普段の優しいえっちも好きだけど、今みたいに激しく求められるのも嬉しい。奥をぐりぐりしながらエースはキスをしてくる。それから何度も耳元でかわいいと囁いてきて。その度に軽く絶頂して、きゅうと彼の熱を締め付けてしまう。
全力で甘やかしてきてくれる彼にとろとろに溶かされた私はエースが中で震えたのを最後に意識を飛ばした。
◇
「エースのばかばか! あんなのずるい!!」
「お前が変に隠し事するから悪いんじゃん」
あの後、すっかり元の姿に戻った彼にも抱かれた私は正気になった今、思いっきり彼の背中をぽかぽか叩いている。その引き締まった肌には最後の情事で私が付けてしまった爪痕がくっきり残っていた。なかなかに痛そうである。
「それにしてもお前いつもオレにドキドキしてるんだ」
「しょうがないでしょ、エースかっこいいし好きなんだから!」
キレる私にエースはニヤニヤしてる。かと思えば、膝を叩いて私に上へ座るように促してきた。とんでもない弱味を握られてしまった私はもうそれに従うしかない。

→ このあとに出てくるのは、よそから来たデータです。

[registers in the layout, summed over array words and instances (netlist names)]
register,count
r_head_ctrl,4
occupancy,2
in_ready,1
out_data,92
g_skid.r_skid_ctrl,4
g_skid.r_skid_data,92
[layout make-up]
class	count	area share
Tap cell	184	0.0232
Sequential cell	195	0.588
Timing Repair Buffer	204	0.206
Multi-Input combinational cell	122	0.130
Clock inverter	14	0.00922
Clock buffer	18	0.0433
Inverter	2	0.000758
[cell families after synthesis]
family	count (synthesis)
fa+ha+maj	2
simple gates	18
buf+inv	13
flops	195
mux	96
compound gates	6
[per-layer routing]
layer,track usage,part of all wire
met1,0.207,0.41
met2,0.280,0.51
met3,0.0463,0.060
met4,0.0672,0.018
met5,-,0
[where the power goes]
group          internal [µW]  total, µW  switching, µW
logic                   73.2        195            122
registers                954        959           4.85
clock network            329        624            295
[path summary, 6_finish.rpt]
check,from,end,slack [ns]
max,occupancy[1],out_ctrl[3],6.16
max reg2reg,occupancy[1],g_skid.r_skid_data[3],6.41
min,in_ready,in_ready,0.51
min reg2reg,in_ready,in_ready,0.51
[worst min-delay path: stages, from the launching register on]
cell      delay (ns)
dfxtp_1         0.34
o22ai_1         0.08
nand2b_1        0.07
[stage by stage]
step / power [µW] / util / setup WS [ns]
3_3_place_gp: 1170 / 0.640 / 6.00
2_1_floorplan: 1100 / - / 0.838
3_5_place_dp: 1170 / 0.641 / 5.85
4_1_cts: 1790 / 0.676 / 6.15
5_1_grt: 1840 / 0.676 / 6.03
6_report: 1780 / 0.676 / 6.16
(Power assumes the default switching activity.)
==> src/rtl/npu_pkg.sv <==
// Shared NPU types: default pixel width, pixel type and the feature-map streamer states.
package npu_pkg;

  localparam int NPU_DATA_W = 22;

  typedef logic signed [NPU_DATA_W-1:0] pixel_t;

  typedef enum logic [2:0] {
    IDLE,
    START,
    READ,
    GAP,
    DRAIN,
    DONE
  } stream_state_t;

endpackage

==> src/rtl/fmap_streamer_raster_counter.sv <==
// Raster-order (y outer, x inner) position counter with row/frame-end flags and linear address.
module raster_counter #(
  parameter int WIDTH  = 32,
  parameter int HEIGHT = 32,
  parameter int ADDR_W = $clog2(WIDTH * HEIGHT)
) (
  input  logic                      clk,
  input  logic                      rst,
  input  logic                      clr,
  input  logic                      en,
  output logic [$clog2(WIDTH)-1:0]  cnt_x,
  output logic [$clog2(HEIGHT)-1:0] cnt_y,
  output logic                      last_in_row,
  output logic                      last_in_frame,
  output logic [ADDR_W-1:0]         addr
);

  localparam int X_W = $clog2(WIDTH);
  localparam int Y_W = $clog2(HEIGHT);

  assign last_in_row   = (cnt_x == X_W'(WIDTH - 1));
  assign last_in_frame = last_in_row && (cnt_y == Y_W'(HEIGHT - 1));
  assign addr          = ADDR_W'(cnt_y) * ADDR_W'(WIDTH) + ADDR_W'(cnt_x);

  // The frame-end step wraps both counters, so the next frame starts at the origin.
  always_ff @(posedge clk or negedge rst) begin
    if (!rst) begin
      cnt_x <= '0;
      cnt_y <= '0;
    end else if (clr) begin
      cnt_x <= '0;
      cnt_y <= '0;
    end else if (en) begin
      if (last_in_row) begin
        cnt_x <= '0;
        cnt_y <= last_in_frame ? '0 : cnt_y + 1'b1;
      end else begin
        cnt_x <= cnt_x + 1'b1;
      end
    end
  end

endmodule
`config.mk`:
```
export PLATFORM = sky130hd
export DESIGN_NAME = arbitro_divisor
export DESIGN_NICKNAME = d
export VERILOG_FILES = /design/src/rtl/arbitro_divisor.sv
export SDC_FILE = /design/constraint.sdc
export NUM_CORES = 1
export LEC_CHECK = 0
export ABC_AREA = 1
export CAP_MARGIN = 15
export CORE_ASPECT_RATIO = 0.6
export CORE_MARGIN = 2
export CORE_UTILIZATION = 48
export DETAILED_ROUTE_END_ITERATION = 8
export PLACE_DENSITY = 0.8
export SYNTH_ARGS = -nofsm -noshare
export SYNTH_HDL_FRONTEND = slang
export SYNTH_SLANG_ARGS = --single-unit
export TNS_END_PERCENT = 5
```
`constraint.sdc`:
```
create_clock -name clk -period 2.9 [get_ports clk]
set_clock_uncertainty 0.1 [all_clocks]
set_input_delay 0.29 -clock clk [delete_from_list [all_inputs] [get_ports clk]]
set_output_delay 0.29 -clock clk [all_outputs]
set_load 0.02 [all_outputs]
```
`src/rtl/arbitro_divisor.sv`:
```
// Round-robin arbiter/sequencer for the shared pipelined signed divider.
// Optional tag/done consistency check enabled by defining DIV_TAG_CHK_EN.
module arbitro_divisor #(
  parameter int AnchoDd  = 31,
  parameter int AnchoDv  = 15,
  parameter int AnchoQ   = 15,
  parameter int LATENCIA = 17,
  parameter int BUF_PROF = 2
) (
  input  logic             clk,
  input  logic             reset,
  input  logic             reqValid0,
  input  logic             reqValid1,
  output logic             reqReady0,
  output logic             reqReady1,
  input  logic [AnchoDd:0] dividend0,
  input  logic [AnchoDd:0] dividend1,
  input  logic [AnchoDv:0] divisor0,
  input  logic [AnchoDv:0] divisor1,
  output logic             respValid0,
  output logic             respValid1,
  input  logic             respReady0,
  input  logic             respReady1,
  output logic [AnchoQ:0]  respQuot0,
  output logic [AnchoQ:0]  respQuot1,
  output logic [AnchoQ:0]  respRem0,
  output logic [AnchoQ:0]  respRem1,
  output logic             respDivCero0,
  output logic             respDivCero1,
  output logic             pipeGo,
  output logic [AnchoDd:0] pipeDividend,
  output logic [AnchoDv:0] pipeDivisor,
  input  logic             pipeDone,
  input  logic [AnchoQ:0]  pipeQuot,
  input  logic [AnchoQ:0]  pipeRem,
  input  logic             pipeDivNoCero,
  output logic             errTag
);
  localparam int CW = $clog2(BUF_PROF + 1);
  localparam int PW = (BUF_PROF > 1) ? $clog2(BUF_PROF) : 1;
  localparam int DW = 2 * (AnchoQ + 1) + 1;

  logic [1:0]          reqValid, respReady;
  logic [1:0]          elig, grant, respValid, pop, wr;
  logic                rrPtr, pipeId;
  logic [LATENCIA-1:0] tagValid, tagId;
  logic                tailValid, tailId, wrEn;
  logic [DW-1:0]       wrData;
  logic [DW-1:0]       headData [2];

  function automatic logic [PW-1:0] nextPtr(input logic [PW-1:0] p);
    return (p == PW'(BUF_PROF - 1)) ? '0 : p + PW'(1);
  endfunction

  assign reqValid  = {reqValid1, reqValid0};
  assign respReady = {respReady1, respReady0};

  // rrPtr==0 gives requester 0 priority on a tie
  assign grant[0] = elig[0] && (!elig[1] || !rrPtr);
  assign grant[1] = elig[1] && (!elig[0] || rrPtr);
  assign reqReady0 = grant[0];
  assign reqReady1 = grant[1];

  always_ff @(posedge clk) begin
    if (!reset) begin
      pipeGo       <= 1'b0;
      pipeDividend <= '0;
      pipeDivisor  <= '0;
      pipeId       <= 1'b0;
      rrPtr        <= 1'b0;
    end else begin
      pipeGo <= |grant;
      if (grant[1]) begin
        pipeDividend <= dividend1;
        pipeDivisor  <= divisor1;
        pipeId       <= 1'b1;
      end else if (grant[0]) begin
        pipeDividend <= dividend0;
        pipeDivisor  <= divisor0;
        pipeId       <= 1'b0;
      end
      if (&elig) rrPtr <= ~rrPtr;
    end
  end

  always_ff @(posedge clk) begin
    if (!reset) begin
      tagValid <= '0;
      tagId    <= '0;
    end else begin
      tagValid[0] <= pipeGo;
      tagId[0]    <= pipeId;
      for (int i = 1; i < LATENCIA; i++) begin
        tagValid[i] <= tagValid[i-1];
        tagId[i]    <= tagId[i-1];
      end
    end
  end

  assign tailValid = tagValid[LATENCIA-1];
  assign tailId    = tagId[LATENCIA-1];
  assign wrEn      = pipeDone && tailValid;
  assign wr[0]     = wrEn && !tailId;
  assign wr[1]     = wrEn && tailId;
  assign wrData    = {pipeQuot, pipeRem, !pipeDivNoCero};

  for (genvar r = 0; r < 2; r++) begin : gResp
    logic [DW-1:0] mem [BUF_PROF];
    logic [PW-1:0] wrPtr, rdPtr;
    logic [CW-1:0] cnt, credit;

    assign elig[r]      = reqValid[r] && (credit != '0);
    assign respValid[r] = (cnt != '0);
    assign pop[r]       = respValid[r] && respReady[r];
    assign headData[r]  = respValid[r] ? mem[rdPtr] : '0;

    always_ff @(posedge clk) begin
      if (wr[r]) mem[wrPtr] <= wrData;
    end

    always_ff @(posedge clk) begin
      if (!reset) begin
        wrPtr  <= '0;
        rdPtr  <= '0;
        cnt    <= '0;
        credit <= CW'(BUF_PROF);
      end else begin
        if (wr[r])  wrPtr <= nextPtr(wrPtr);
        if (pop[r]) rdPtr <= nextPtr(rdPtr);
        unique case ({wr[r], pop[r]})
          2'b10:   cnt <= cnt + CW'(1);
          2'b01:   cnt <= cnt - CW'(1);
          default: cnt <= cnt;
        endcase
        // a credit is held from grant until its response is popped
        unique case ({grant[r], pop[r]})
          2'b10:   credit <= credit - CW'(1);
          2'b01:   credit <= credit + CW'(1);
          default: credit <= credit;
        endcase
      end
    end
  end

  assign respValid0 = respValid[0];
  assign respValid1 = respValid[1];
  assign {respQuot0, respRem0, respDivCero0} = headData[0];
  assign {respQuot1, respRem1, respDivCero1} = headData[1];

`ifdef DIV_TAG_CHK_EN
  always_ff @(posedge clk) begin
    if (!reset)                      errTag <= 1'b0;
    else if (pipeDone != tailValid) errTag <= 1'b1;
  end
`else
  assign errTag = 1'b0;
`endif

endmodule

```
==> reports/metrics.csv, run 1 <==
stage;metric;value;unit
worst_setup_path;Reg2Reg Depth;9;
die;Ports;256;
clock_network;TritonCTS clock tree;done;
yosys;Async SR Flop Fraction;0;
worst_setup_path;CP Class;flop to output port;
timing;Total Neg Setup Slack;0;ps
drt;Total Routed Length;22600;um
clock_network;clock insertion delay at the later pin of the skew report;480;ps
grt;Total GRT Usage;0.217;
finish;commonest non-fill, non-tap cell in the layout;nand2_1;
power_and_ir_drop;Leakage;5.48;nW
yosys;Seq/Total Area, Yosys;0.635;
clock_network;clock sink total;231;
grt;initial antenna violation count;1;
clock_network;clk buf depth;3;
clock_network;H-tree depth;1;
timing;Fmax achieved;0.379;GHz
worst_setup_path;Crit path depth;5;
timing;max_slew headroom;0.565;
drt;vias per cell;4.79;
die;DIE AREA;20700;um^2
die;std cell rows;39;
finish;nets@finish;1361;
timing;period utilisation layout;0.911;
clock_network;CTS Buf Count;21;
grt;gr ovfl total;0;
placement;routability cong.;0.825;
power_and_ir_drop;Power Density;563;nW/um^2
die;Die H;112;um
worst_setup_path;CP max-delay cell;clkdlybuf4s50_1;
yosys;synthesized cell area;9360;um^2
timing;post-layout min period;2640;ps
yosys;EDFF count, synth;132;
worst_hold_path;hold crit path type;flop to flop;
timing;Final setup viols;0;
clock_network;root buffer cell;clkbuf_16;
placement;IO buf count;254;
drt;router iterations before antenna repair;7;
yosys;synthesized instance count;979;
timing;measured slew at the worst slew-check pin;652;ps
run;Max Cap Viol;0;
drt;post-route DRC violation count;0;
timing;RSZ-0062 raised after global routing;no;
worst_setup_path;maximum fanout along the worst path;33;
worst_setup_path;crit path cell chain;inv_1 -> buf_4 -> nand2_1 -> a21oi_1 -> clkdlybuf4s50_1;
clock_network;number of post-CTS setup repair buffers;0;
worst_setup_path;Buf/Inv on CP;3;
drt;DR WL/cell;15.1;um
die;area of the core;19100;um^2
yosys;Post-synth top flop;edfxtp_1;
clock_network;cts hold-fix bufs;0;
grt;first-pass GRT wire length;35600;um
worst_setup_path;CP required;2510;ps
yosys;warnings from Yosys;0;
grt;vias in the first global route;6795;
power_and_ir_drop;worst vdd ir;0.348;mV
placement;post-detail-place hpwl;15100;um
worst_hold_path;hold path depth;2;
timing;endpoints failing hold;0;
die;Die X;184;um
status;status;finished clean;
clock_network;Post-CTS Resized;0;
grt;largest net degree at the start of global routing;51;
die;Initial Util;0.491;
finish;commonest cells after routing, fill and taps aside;278 x nand2_1, 254 x clkdlybuf4s50_1, 149 x inv_1;
worst_setup_path;Top delay family on crit path;buffers and inverters;
clock_network;Clock transition at path regs;70;ps
finish;area grow syn2layout;36.4;%
yosys;count of cell types in the netlist;29;
finish;Layout Utilization;0.669;
yosys;flop and latch count out of synthesis;231;
drt;Vias;7183;
finish;antenna cells;0;
worst_setup_path;WP data arrival;2250;ps
finish;share of cells above drive strength 1;0.0852;
drt;final antenna-violating net count;0;
worst_setup_path;Crit path largest cell delay;660;ps
worst_setup_path;endpoint class of the critical path;output port;
yosys;syn_nets;1119;
drt;1st-iter DRT viols;537;
yosys;Synth Area per Inst;9.56;um^2
worst_setup_path;Critical Path Start Type;flop;
timing;Max Transition Viols Final;0;
[flip-flops by register name, indices dropped and copies added, names as in the netlist, named ones only]
register	cells
gResp.mem	132
pipeDividend	32
tagId	17
tagValid	17
pipeDivisor	16
gResp.cnt	4
gResp.credit	4
gResp.rdPtr	2
gResp.wrPtr	2
pipeGo	1
pipeId	1
rrPtr	1
[power by group]
group	internal, W	switching [W]	leakage (nW)	total (W)
Combinational	0.000441	0.000494	3.16	0.000934
Sequential	0.00357	0.0000651	2.00	0.00363
Clock	0.00151	0.00112	0.322	0.00262
[path summary, 6_finish.rpt]
check | start | to | slack [ps]
setup reg to reg | gResp[0].cnt[0] | gResp[0].credit[1] | 910
hold reg to reg | tagId[10] | tagId[11] | 310
setup / recovery | flop | respRem0[8] | 260
hold / removal | tagId[10] | tagId[11] | 310
[routing by layer]
metal  GRT usage  wire [um]  up-vias
li1            -          -     3583
met1       0.297      10000     3338
met2       0.353      10600      214
met3      0.0490       1520       46
met4      0.0533        538        2
met5           0         13        -
[cell families (layout without fill, tap and decap cells)]
group / Yosys count / in the layout / share of synthesized area
DFF: 231 / 231 / 0.635
other: 1 / 1 / 0.000400
xor gates and xnor gates: 2 / 2 / 0.00187
AOI/OAI and AO/OA: 95 / 95 / 0.0534
adders and majority gates: 4 / 4 / 0.00534
and+or+nand+nor: 442 / 442 / 0.207
buffers and inverters: 204 / 458 / 0.0971
[worst reg2reg max path: cells and delay by family (launching register included)]
family,cells,cell delay (ps)
AOI/OAI and AO/OA,2,200
adders and majority gates,1,360
buffers and inverters,2,450
DFF,1,350
and+or+nand+nor,4,420
[area by class of cell]
| class | instances | area, um^2 |
|---|---|---|
| clock buffer | 26 | 546 |
| clock inverter | 9 | 92.6 |
| fill | 1458 | 6310 |
| inverter | 152 | 583 |
| multi-input combinational | 544 | 2540 |
| sequential | 231 | 5950 |
| tap | 266 | 333 |
| timing repair buffer | 271 | 2730 |
[cell usage after synthesis, types with 2 or more instances]
cell	number	area (um^2)
dfxtp_1	99	1980
inv_1	148	556
buf_1	5	18.8
ha_1	4	50.1
buf_6	4	45.0
nand2_1	278	1040
nor2_2	2	12.5
buf_12	3	60.1
nand2_4	3	33.8
buf_4	8	60.1
edfxtp_1	132	3960
o21ai_0	12	60.1
buf_2	18	90.1
nand2_2	41	257
xor2_1	2	17.5
clkbuf_1	14	52.6
nand3_1	98	490
inv_2	3	11.3
nor2_1	17	63.8
a21oi_1	79	395
[per-stage QoR]
step,setup WS [ps],total power [W],hold slack [ps],cells,cell area [um^2]
final,259,0.00719,315,1499,12800
after global placement,607,0.00462,292,1464,12100
after detailed placement,611,0.00464,300,1464,12100
after global routing,124,0.00746,320,1499,12800
after CTS,242,0.00725,316,1499,12800
after floorplan,450,0.00419,289,979,9360
No activity file was read; power rests on OpenSTA's default activity.
==> run 2, diff against run 1 <==
--- a/config.mk
+++ b/config.mk
@@ -7,7 +7,6 @@
 export LEC_CHECK = 0
 export ABC_AREA = 1
 export CAP_MARGIN = 15
-export CORE_ASPECT_RATIO = 0.6
 export CORE_MARGIN = 2
 export CORE_UTILIZATION = 48
 export DETAILED_ROUTE_END_ITERATION = 8
==> run 2 against run 1 <==
Against the previous run:
- via count is 0.19% higher
- die area shrank 0.18%
- non-clock buffer count stayed put
- clock power up 19%
- cell area increased by 1.2%
- wire length down 1.2%
- critical path depth down 1
- highest routed layer is now met4
==> src/rtl/alarm_watch_pkg.sv <==
// Shared types and constants for the alarm watch core: FSM state encoding,
// packed BCD HH:MM time, digit limits and the load-value validity check.
// Build option: define ALARM_WATCH_SNOOZE_EN to include the SNOOZE state.
package alarm_watch_pkg;

`ifdef ALARM_WATCH_SNOOZE_EN
    typedef enum logic [1:0] {
        ST_IDLE   = 2'd0,
        ST_RING   = 2'd1,
        ST_SNOOZE = 2'd2
    } alarm_state_t;
`else
    typedef enum logic {
        ST_IDLE = 1'b0,
        ST_RING = 1'b1
    } alarm_state_t;
`endif

    typedef struct packed {
        logic [3:0] hr_tens;
        logic [3:0] hr_ones;
        logic [3:0] min_tens;
        logic [3:0] min_ones;
    } bcd_time_t;

    localparam logic [3:0] DIGIT_MAX    = 4'd9;
    localparam logic [3:0] TENS_MAX     = 4'd5;
    localparam int         HOURS_MAX    = 23;
    localparam logic [3:0] HR_TENS_MAX  = 4'(HOURS_MAX / 10);
    localparam logic [3:0] HR_ONES_LAST = 4'(HOURS_MAX % 10);

    // A load value is accepted only if it is a legal 24-hour BCD time.
    function automatic logic bcd_time_valid(input bcd_time_t t);
        int hours;
        hours = 10 * int'(t.hr_tens) + int'(t.hr_ones);
        return (t.hr_tens <= DIGIT_MAX) && (t.hr_ones <= DIGIT_MAX) &&
               (t.min_tens <= TENS_MAX) && (t.min_ones <= DIGIT_MAX) &&
               (hours <= HOURS_MAX);
    endfunction

endpackage

==> src/rtl/alarm_watch_core_bcd_digit_cnt.sv <==
// One BCD digit of the time-of-day chain: counts 0..MAX on carry-in,
// wraps early when 'wrap' is set (used for 23 -> 00 on the hour pair),
// and takes a synchronous load with priority over counting.
// q_nxt exposes the value the digit will hold after this edge.
module bcd_digit_cnt #(
    parameter logic [3:0] MAX = 4'd9
) (
    input  logic       clk,
    input  logic       rst,
    input  logic       load,
    input  logic [3:0] load_val,
    input  logic       cin,
    input  logic       wrap,
    output logic [3:0] q,
    output logic [3:0] q_nxt,
    output logic       cout
);

    logic at_top;

    assign at_top = (q == MAX) || wrap;
    assign cout   = cin && at_top;

    // Next digit value: load wins, otherwise increment or roll over on carry-in.
    always_comb begin
        q_nxt = q;
        if (load) begin
            q_nxt = load_val;
        end else if (cin) begin
            q_nxt = at_top ? 4'd0 : q + 4'd1;
        end
    end

    // Digit register.
    always_ff @(posedge clk) begin
        if (rst) begin
            q <= 4'd0;
        end else begin
            q <= q_nxt;
        end
    end

endmodule

==> src/rtl/alarm_watch_core.sv <==
// Alarm watch core: 1 Hz prescaler, cascaded BCD HH:MM:SS clock, validated
// time/alarm loads and an alarm FSM (IDLE / RING, plus SNOOZE when the
// ALARM_WATCH_SNOOZE_EN macro is defined; otherwise the snooze input is ignored).
module alarm_watch_core
    import alarm_watch_pkg::*;
#(
    parameter int CLK_HZ     = 100000000,
    parameter int RING_SEC   = 60,
    parameter int SNOOZE_MIN = 5
) (
    input  logic        clk,
    input  logic        rst,
    input  logic        time_load,
    input  logic [15:0] time_in,
    input  logic        alarm_load,
    input  logic [15:0] alarm_in,
    input  logic        alarm_en,
    input  logic        stop,
    input  logic        snooze,
    output logic [15:0] time_out,
    output logic [7:0]  sec_out,
    output logic        sec_tick,
    output logic        alarm_ring,
    output logic        load_err
);

    localparam int              PRE_W     = (CLK_HZ > 1) ? $clog2(CLK_HZ) : 1;
    localparam logic [PRE_W-1:0] PRE_LAST = PRE_W'(CLK_HZ - 1);
    localparam int              RING_W    = (RING_SEC > 1) ? $clog2(RING_SEC) : 1;
    localparam logic [RING_W-1:0] RING_LAST = RING_W'(RING_SEC - 1);

    bcd_time_t        tin;
    bcd_time_t        alarm_reg;
    logic             time_ok;
    logic             alarm_ok;
    logic [PRE_W-1:0] presc;
    logic [RING_W-1:0] ring_cnt;
    alarm_state_t     state;
    alarm_state_t     state_nxt;
    logic             hit;

    logic [3:0] sec_ones, sec_tens, min_ones, min_tens, hr_ones, hr_tens;
    logic [3:0] sec_ones_nxt, sec_tens_nxt, min_ones_nxt, min_tens_nxt, hr_ones_nxt, hr_tens_nxt;
    logic       c_s1, c_s10, c_m1, c_m10, c_h1, hr_carry_unused;
    logic       hr_wrap;

    assign tin      = bcd_time_t'(time_in);
    assign time_ok  = time_load && bcd_time_valid(tin);
    assign alarm_ok = alarm_load && bcd_time_valid(bcd_time_t'(alarm_in));
    assign sec_tick = (presc == PRE_LAST) && !rst;
    assign hr_wrap  = ({hr_tens, hr_ones} == {HR_TENS_MAX, HR_ONES_LAST});

    assign time_out = {hr_tens, hr_ones, min_tens, min_ones};
    assign sec_out  = {sec_tens, sec_ones};

    // Prescaler: free-running modulo CLK_HZ, restarted by an accepted time load.
    always_ff @(posedge clk) begin
        if (rst || time_ok || presc == PRE_LAST) begin
            presc <= '0;
        end else begin
            presc <= presc + PRE_W'(1);
        end
    end

    bcd_digit_cnt #(.MAX(DIGIT_MAX)) u_sec_ones (
        .clk(clk), .rst(rst), .load(time_ok), .load_val(4'd0), .cin(sec_tick), .wrap(1'b0),
        .q(sec_ones), .q_nxt(sec_ones_nxt), .cout(c_s1));
    bcd_digit_cnt #(.MAX(TENS_MAX)) u_sec_tens (
        .clk(clk), .rst(rst), .load(time_ok), .load_val(4'd0), .cin(c_s1), .wrap(1'b0),
        .q(sec_tens), .q_nxt(sec_tens_nxt), .cout(c_s10));
    bcd_digit_cnt #(.MAX(DIGIT_MAX)) u_min_ones (
        .clk(clk), .rst(rst), .load(time_ok), .load_val(tin.min_ones), .cin(c_s10), .wrap(1'b0),
        .q(min_ones), .q_nxt(min_ones_nxt), .cout(c_m1));
    bcd_digit_cnt #(.MAX(TENS_MAX)) u_min_tens (
        .clk(clk), .rst(rst), .load(time_ok), .load_val(tin.min_tens), .cin(c_m1), .wrap(1'b0),
        .q(min_tens), .q_nxt(min_tens_nxt), .cout(c_m10));
    bcd_digit_cnt #(.MAX(DIGIT_MAX)) u_hr_ones (
        .clk(clk), .rst(rst), .load(time_ok), .load_val(tin.hr_ones), .cin(c_m10), .wrap(hr_wrap),
        .q(hr_ones), .q_nxt(hr_ones_nxt), .cout(c_h1));
    bcd_digit_cnt #(.MAX(HR_TENS_MAX)) u_hr_tens (
        .clk(clk), .rst(rst), .load(time_ok), .load_val(tin.hr_tens), .cin(c_h1), .wrap(hr_wrap),
        .q(hr_tens), .q_nxt(hr_tens_nxt), .cout(hr_carry_unused));

    // Trigger only when a second tick (not a load) rolls the clock onto HH:MM:00 == alarm.
    assign hit = alarm_en && sec_tick && !time_ok &&
                 ({sec_tens_nxt, sec_ones_nxt} == 8'h00) &&
                 ({hr_tens_nxt, hr_ones_nxt, min_tens_nxt, min_ones_nxt} == alarm_reg);

    // Alarm register and rejected-load flag.
    always_ff @(posedge clk) begin
        if (rst) begin
            alarm_reg <= '0;
            load_err  <= 1'b0;
        end else begin
            if (alarm_ok) begin
                alarm_reg <= bcd_time_t'(alarm_in);
            end
            load_err <= (time_load && !time_ok) || (alarm_load && !alarm_ok);
        end
    end

    // FSM state register.
    always_ff @(posedge clk) begin
        if (rst) begin
            state <= ST_IDLE;
        end else begin
            state <= state_nxt;
        end
    end

`ifdef ALARM_WATCH_SNOOZE_EN
    localparam int               SNZ_TICKS = SNOOZE_MIN * 60;
    localparam int               SNZ_W     = (SNZ_TICKS > 1) ? $clog2(SNZ_TICKS) : 1;
    localparam logic [SNZ_W-1:0] SNZ_LAST  = SNZ_W'(SNZ_TICKS - 1);
    logic [SNZ_W-1:0] snz_cnt;

    // Snooze counter: counts seconds spent in SNOOZE, cleared outside it.
    always_ff @(posedge clk) begin
        if (rst || state != ST_SNOOZE || state_nxt != ST_SNOOZE) begin
            snz_cnt <= '0;
        end else if (sec_tick) begin
            snz_cnt <= snz_cnt + SNZ_W'(1);
        end
    end
`else
    localparam int snooze_ticks_unused = SNOOZE_MIN * 60;
    logic snooze_unused;
    assign snooze_unused = snooze;
`endif

    // FSM next state; stop beats snooze, and an accepted alarm load forces IDLE.
    always_comb begin
        state_nxt = state;
        case (state)
            ST_IDLE: begin
                if (hit) state_nxt = ST_RING;
            end
            ST_RING: begin
                if (stop || !alarm_en) begin
                    state_nxt = ST_IDLE;
`ifdef ALARM_WATCH_SNOOZE_EN
                end else if (snooze) begin
                    state_nxt = ST_SNOOZE;
`endif
                end else if (sec_tick && ring_cnt == RING_LAST) begin
                    state_nxt = ST_IDLE;
                end
            end
`ifdef ALARM_WATCH_SNOOZE_EN
            ST_SNOOZE: begin
                if (stop || !alarm_en) begin
                    state_nxt = ST_IDLE;
                end else if (sec_tick && snz_cnt == SNZ_LAST) begin
                    state_nxt = ST_RING;
                end
            end
`endif
            default: state_nxt = ST_IDLE;
        endcase
        if (alarm_ok) state_nxt = ST_IDLE;
    end

    // Ring counter: counts seconds spent in RING, restarts on every entry.
    always_ff @(posedge clk) begin
        if (rst || state != ST_RING || state_nxt != ST_RING) begin
            ring_cnt <= '0;
        end else if (sec_tick) begin
            ring_cnt <= ring_cnt + RING_W'(1);
        end
    end

    // FSM outputs.
    always_comb begin
        alarm_ring = (state == ST_RING);
    end

endmodule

彼に背を向けるようにして膝の上に腰を下ろせば、ぎゅうと抱きしめられる。私の背中と生身のままのエースの胸板がぴったりくっついた。薄いルームウェアでは彼の胸の鼓動を遮る事はなくて、どくどくと早い心音が響いてくる。あ、あれれ……?
「……あの子に妬いてたってかっこ悪くない?」
「そ、それでもエースはかっこいいもん」
「女の子の格好すれば、オレだけを頼ってくれるかもとか考えてても?」
「なんで急にそんな素直なの……?」
エースの腕はほどけない。だから彼の顔が見れない。たぶんわざと見せないようにしてるんだと思う。わりとエース、シャイだから。こんなストレートに本音を語ってくれることなんて初めてだ。
戸惑う私にエースは「めちゃくちゃ嬉しかったから」と小さく呟く。それと同じ声量で「オレもが好き」と続けられる。ひええ。
愛情の過剰摂取にオーバーヒートしつつも、私はこの腕がほどけたらロザリアちゃんのアドバイス通り、自分からキスを仕掛けようと目論むのだった。